Some of the things that I think are going to be looked at is, do we give that TKI first—whether it’s lenvatinib, sorafenib, any of the tyrosine kinase inhibitors, or even a BRAF inhibitor—boost up the immune system and then give the immunotherapy? Maybe that will work better. But we have to biopsy those patients to see if the immune infiltrate went up because PD-1 expression hasn’t been very promising in a lot of tumors to say that is a predictor. So, we’ve just got to figure out first the biology, in who it’s working, before we just put immunotherapy into the limelight. That’s personally why I don’t put patients right away into immunotherapy. What they’re doing—similar in other tumors—is looking at whether we give the patient a little bit of radiation, boost the immune system, and then give immunotherapy, the abscopal effect? And so those are things that need to be figured out. What’s the right role in thyroid cancer?

So, I think there will be a role of immunotherapy in differentiated thyroid cancer. I just think we’ve got to figure it out first before we just give it. We owe that to our patients before just putting them on the trials, unless they don’t have any other options, they’ve exhausted everything else. Bryan Haugen is going to be leading a study looking at a PD-1 inhibitor with lenvatinib in combination.
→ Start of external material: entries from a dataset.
File: src/rtl/mem_lsu_stage.sv
// Load/store memory stage between EX and WB with a req/gnt/rvalid data-memory handshake.
// Builds byte enables and lane-shifted store data, extends load data, and traps misaligned accesses.
module mem_lsu_stage #(
  parameter int DATA_WIDTH = 32,
  parameter int ADDR_WIDTH = 32
) (
  input  logic                    clk,
  input  logic                    rst_n,
  input  logic                    ex_valid_i,
  input  logic [3:0]              ex_mem_op_i,
  input  logic [ADDR_WIDTH-1:0]   ex_addr_i,
  input  logic [DATA_WIDTH-1:0]   ex_wdata_i,
  input  logic                    fwd_i,
  input  logic [4:0]              ex_rd_i,
  input  logic                    ex_regwrite_i,
  output logic                    stall_o,
  output logic                    dmem_req_o,
  output logic                    dmem_we_o,
  output logic [ADDR_WIDTH-1:0]   dmem_addr_o,
  output logic [DATA_WIDTH/8-1:0] dmem_be_o,
  output logic [DATA_WIDTH-1:0]   dmem_wdata_o,
  input  logic                    dmem_gnt_i,
  input  logic                    dmem_rvalid_i,
  input  logic [DATA_WIDTH-1:0]   dmem_rdata_i,
  output logic                    wb_valid_o,
  output logic [4:0]              wb_rd_o,
  output logic                    wb_regwrite_o,
  output logic [DATA_WIDTH-1:0]   wb_data_o,
  output logic                    exc_misalign_o,
  output logic [ADDR_WIDTH-1:0]   exc_addr_o
);
  localparam int NB   = DATA_WIDTH / 8;
  localparam int OFFW = $clog2(NB);

  typedef enum logic [1:0] {IDLE, REQ, WAIT} state_t;
  typedef enum logic [3:0] {
    OP_NONE, OP_LB, OP_LH, OP_LW, OP_LBU, OP_LHU, OP_LWU, OP_LD,
    OP_SB, OP_SH, OP_SW, OP_SD
  } mem_op_e;

  // sz: 0 byte, 1 half, 2 word, 3 double
  typedef struct packed {
    logic [1:0]      sz;
    logic            uns;
    logic [OFFW-1:0] off;
    logic [4:0]      rd;
    logic            regwrite;
  } req_t;

  function automatic logic [DATA_WIDTH-1:0] size_mask(input logic [1:0] s);
    case (s)
      2'd0:    return DATA_WIDTH'(8'hFF);
      2'd1:    return DATA_WIDTH'(16'hFFFF);
      2'd2:    return DATA_WIDTH'(32'hFFFF_FFFF);
      default: return '1;
    endcase
  endfunction

  state_t state_q, state_d;
  req_t   req_q;

  logic            is_ld, is_st, uns, misal, accept;
  logic [1:0]      sz;
  logic [OFFW-1:0] ex_off;
  logic [NB-1:0]   be_base, st_be;
  logic [DATA_WIDTH-1:0] st_src, st_data, ld_sh, ld_mask, ld_data;
  logic            ld_sign;

  always_comb begin
    is_ld = 1'b0;
    is_st = 1'b0;
    uns   = 1'b0;
    sz    = 2'd0;
    case (ex_mem_op_i)
      OP_LB:   begin is_ld = 1'b1; sz = 2'd0; end
      OP_LH:   begin is_ld = 1'b1; sz = 2'd1; end
      OP_LW:   begin is_ld = 1'b1; sz = 2'd2; end
      OP_LBU:  begin is_ld = 1'b1; sz = 2'd0; uns = 1'b1; end
      OP_LHU:  begin is_ld = 1'b1; sz = 2'd1; uns = 1'b1; end
      OP_LWU:  begin is_ld = 1'b1; sz = 2'd2; uns = 1'b1; end
      OP_LD:   begin is_ld = 1'b1; sz = 2'd3; end
      OP_SB:   begin is_st = 1'b1; sz = 2'd0; end
      OP_SH:   begin is_st = 1'b1; sz = 2'd1; end
      OP_SW:   begin is_st = 1'b1; sz = 2'd2; end
      OP_SD:   begin is_st = 1'b1; sz = 2'd3; end
      default: ;
    endcase
  end

  // A 32-bit datapath has no 64-bit or zero-extended-word accesses; trap them like misalignment.
  always_comb begin
    misal = 1'b0;
    case (sz)
      2'd1:    misal = ex_addr_i[0];
      2'd2:    misal = |ex_addr_i[1:0];
      2'd3:    misal = |ex_addr_i[2:0];
      default: misal = 1'b0;
    endcase
    if (DATA_WIDTH == 32 && (sz == 2'd3 || (sz == 2'd2 && uns)))
      misal = 1'b1;
  end

  assign accept = (state_q == IDLE) && ex_valid_i;
  assign ex_off = ex_addr_i[OFFW-1:0];

  always_comb begin
    case (sz)
      2'd0:    be_base = NB'(1'b1);
      2'd1:    be_base = NB'(2'b11);
      2'd2:    be_base = NB'(4'hF);
      default: be_base = '1;
    endcase
    st_src  = fwd_i ? wb_data_o : ex_wdata_i;
    st_be   = be_base << ex_off;
    st_data = (st_src & size_mask(sz)) << {ex_off, 3'b000};
  end

  always_comb begin
    ld_sh   = dmem_rdata_i >> {req_q.off, 3'b000};
    ld_mask = size_mask(req_q.sz);
    case (req_q.sz)
      2'd0:    ld_sign = ld_sh[7];
      2'd1:    ld_sign = ld_sh[15];
      2'd2:    ld_sign = ld_sh[31];
      default: ld_sign = 1'b0;
    endcase
    ld_data = ld_sh & ld_mask;
    if (!req_q.uns && ld_sign)
      ld_data = ld_data | ~ld_mask;
  end

  always_ff @(posedge clk or negedge rst_n) begin
    if (!rst_n) state_q <= IDLE;
    else        state_q <= state_d;
  end

  always_comb begin
    state_d    = state_q;
    stall_o    = (state_q != IDLE);
    dmem_req_o = (state_q == REQ);
    case (state_q)
      IDLE:    if (accept && (is_ld || is_st) && !misal) state_d = REQ;
      REQ:     if (dmem_gnt_i) state_d = dmem_we_o ? IDLE : WAIT;
      WAIT:    if (dmem_rvalid_i) state_d = IDLE;
      default: state_d = IDLE;
    endcase
  end

  always_ff @(posedge clk or negedge rst_n) begin
    if (!rst_n) begin
      req_q          <= '0;
      dmem_we_o      <= 1'b0;
      dmem_addr_o    <= '0;
      dmem_be_o      <= '0;
      dmem_wdata_o   <= '0;
      wb_valid_o     <= 1'b0;
      wb_rd_o        <= '0;
      wb_regwrite_o  <= 1'b0;
      wb_data_o      <= '0;
      exc_misalign_o <= 1'b0;
      exc_addr_o     <= '0;
    end else begin
      wb_valid_o     <= 1'b0;
      exc_misalign_o <= 1'b0;
      case (state_q)
        IDLE: if (accept) begin
          if (!(is_ld || is_st)) begin
            wb_valid_o    <= 1'b1;
            wb_data_o     <= DATA_WIDTH'(ex_addr_i);
            wb_rd_o       <= ex_rd_i;
            wb_regwrite_o <= ex_regwrite_i;
          end else if (misal) begin
            exc_misalign_o <= 1'b1;
            exc_addr_o     <= ex_addr_i;
            wb_valid_o     <= 1'b1;
            wb_rd_o        <= ex_rd_i;
            wb_regwrite_o  <= 1'b0;
          end else begin
            req_q        <= '{sz: sz, uns: uns, off: ex_off, rd: ex_rd_i, regwrite: ex_regwrite_i};
            dmem_we_o    <= is_st;
            dmem_addr_o  <= {ex_addr_i[ADDR_WIDTH-1:OFFW], OFFW'(0)};
            dmem_be_o    <= is_st ? st_be : '1;
            dmem_wdata_o <= is_st ? st_data : '0;
          end
        end
        REQ: if (dmem_gnt_i && dmem_we_o) begin
          wb_valid_o    <= 1'b1;
          wb_rd_o       <= req_q.rd;
          wb_regwrite_o <= 1'b0;
        end
        WAIT: if (dmem_rvalid_i) begin
          wb_valid_o    <= 1'b1;
          wb_data_o     <= ld_data;
          wb_rd_o       <= req_q.rd;
          wb_regwrite_o <= req_q.regwrite;
        end
        default: ;
      endcase
    end
  end

endmodule
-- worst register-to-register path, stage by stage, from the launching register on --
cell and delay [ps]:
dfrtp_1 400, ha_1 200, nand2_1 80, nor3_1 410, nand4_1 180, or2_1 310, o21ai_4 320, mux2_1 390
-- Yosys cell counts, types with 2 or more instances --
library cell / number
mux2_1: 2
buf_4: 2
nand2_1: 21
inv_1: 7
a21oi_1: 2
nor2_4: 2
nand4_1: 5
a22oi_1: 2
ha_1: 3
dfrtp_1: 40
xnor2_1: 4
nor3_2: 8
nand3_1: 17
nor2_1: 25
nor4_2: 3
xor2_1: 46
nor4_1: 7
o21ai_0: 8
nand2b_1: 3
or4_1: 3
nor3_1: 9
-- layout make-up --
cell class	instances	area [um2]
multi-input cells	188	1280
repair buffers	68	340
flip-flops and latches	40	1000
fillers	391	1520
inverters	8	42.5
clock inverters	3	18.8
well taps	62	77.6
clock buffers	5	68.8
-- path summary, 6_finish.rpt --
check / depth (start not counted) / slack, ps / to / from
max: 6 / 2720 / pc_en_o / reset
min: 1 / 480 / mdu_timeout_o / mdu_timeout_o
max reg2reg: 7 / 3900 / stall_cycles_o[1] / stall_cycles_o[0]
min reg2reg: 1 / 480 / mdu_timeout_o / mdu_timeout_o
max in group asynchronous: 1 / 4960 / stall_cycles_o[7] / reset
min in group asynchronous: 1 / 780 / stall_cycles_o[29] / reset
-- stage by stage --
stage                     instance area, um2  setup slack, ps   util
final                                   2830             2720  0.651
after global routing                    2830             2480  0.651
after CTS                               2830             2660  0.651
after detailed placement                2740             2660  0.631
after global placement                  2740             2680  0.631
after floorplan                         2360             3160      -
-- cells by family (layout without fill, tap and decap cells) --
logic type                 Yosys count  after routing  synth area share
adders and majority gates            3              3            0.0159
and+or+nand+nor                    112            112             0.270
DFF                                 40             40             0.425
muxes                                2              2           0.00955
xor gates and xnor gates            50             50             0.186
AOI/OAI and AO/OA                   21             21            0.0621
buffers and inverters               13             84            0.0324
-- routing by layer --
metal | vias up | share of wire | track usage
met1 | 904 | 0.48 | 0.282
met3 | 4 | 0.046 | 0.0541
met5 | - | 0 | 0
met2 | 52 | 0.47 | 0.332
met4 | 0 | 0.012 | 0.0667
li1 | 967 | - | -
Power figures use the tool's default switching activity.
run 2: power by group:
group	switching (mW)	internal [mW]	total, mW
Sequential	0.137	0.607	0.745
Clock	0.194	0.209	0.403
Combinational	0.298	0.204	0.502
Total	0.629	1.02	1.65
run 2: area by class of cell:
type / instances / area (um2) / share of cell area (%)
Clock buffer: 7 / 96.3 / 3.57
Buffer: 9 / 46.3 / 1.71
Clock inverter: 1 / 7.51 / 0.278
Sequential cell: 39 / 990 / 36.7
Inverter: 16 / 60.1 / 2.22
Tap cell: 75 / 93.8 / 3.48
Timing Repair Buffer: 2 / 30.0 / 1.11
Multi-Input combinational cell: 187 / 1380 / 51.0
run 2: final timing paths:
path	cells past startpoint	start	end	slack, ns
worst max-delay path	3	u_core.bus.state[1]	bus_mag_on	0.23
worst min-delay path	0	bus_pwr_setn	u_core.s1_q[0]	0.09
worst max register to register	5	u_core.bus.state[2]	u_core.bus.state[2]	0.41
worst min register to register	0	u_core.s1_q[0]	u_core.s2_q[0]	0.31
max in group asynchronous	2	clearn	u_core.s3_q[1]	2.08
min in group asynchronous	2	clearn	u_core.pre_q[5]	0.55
It’s not going to be sequential, but that will be one thing to be looking out for that may give us some sort of a signal as to whether that would be working or not. And should it be patients who have small volume tumors that go on this, or the rapidly growing ones? And the more poorly differentiated/anaplastics—should we start with those? So, I think there’s a lot that we don’t know. I think there’s definitely a role. We’ve just got to figure out where and when.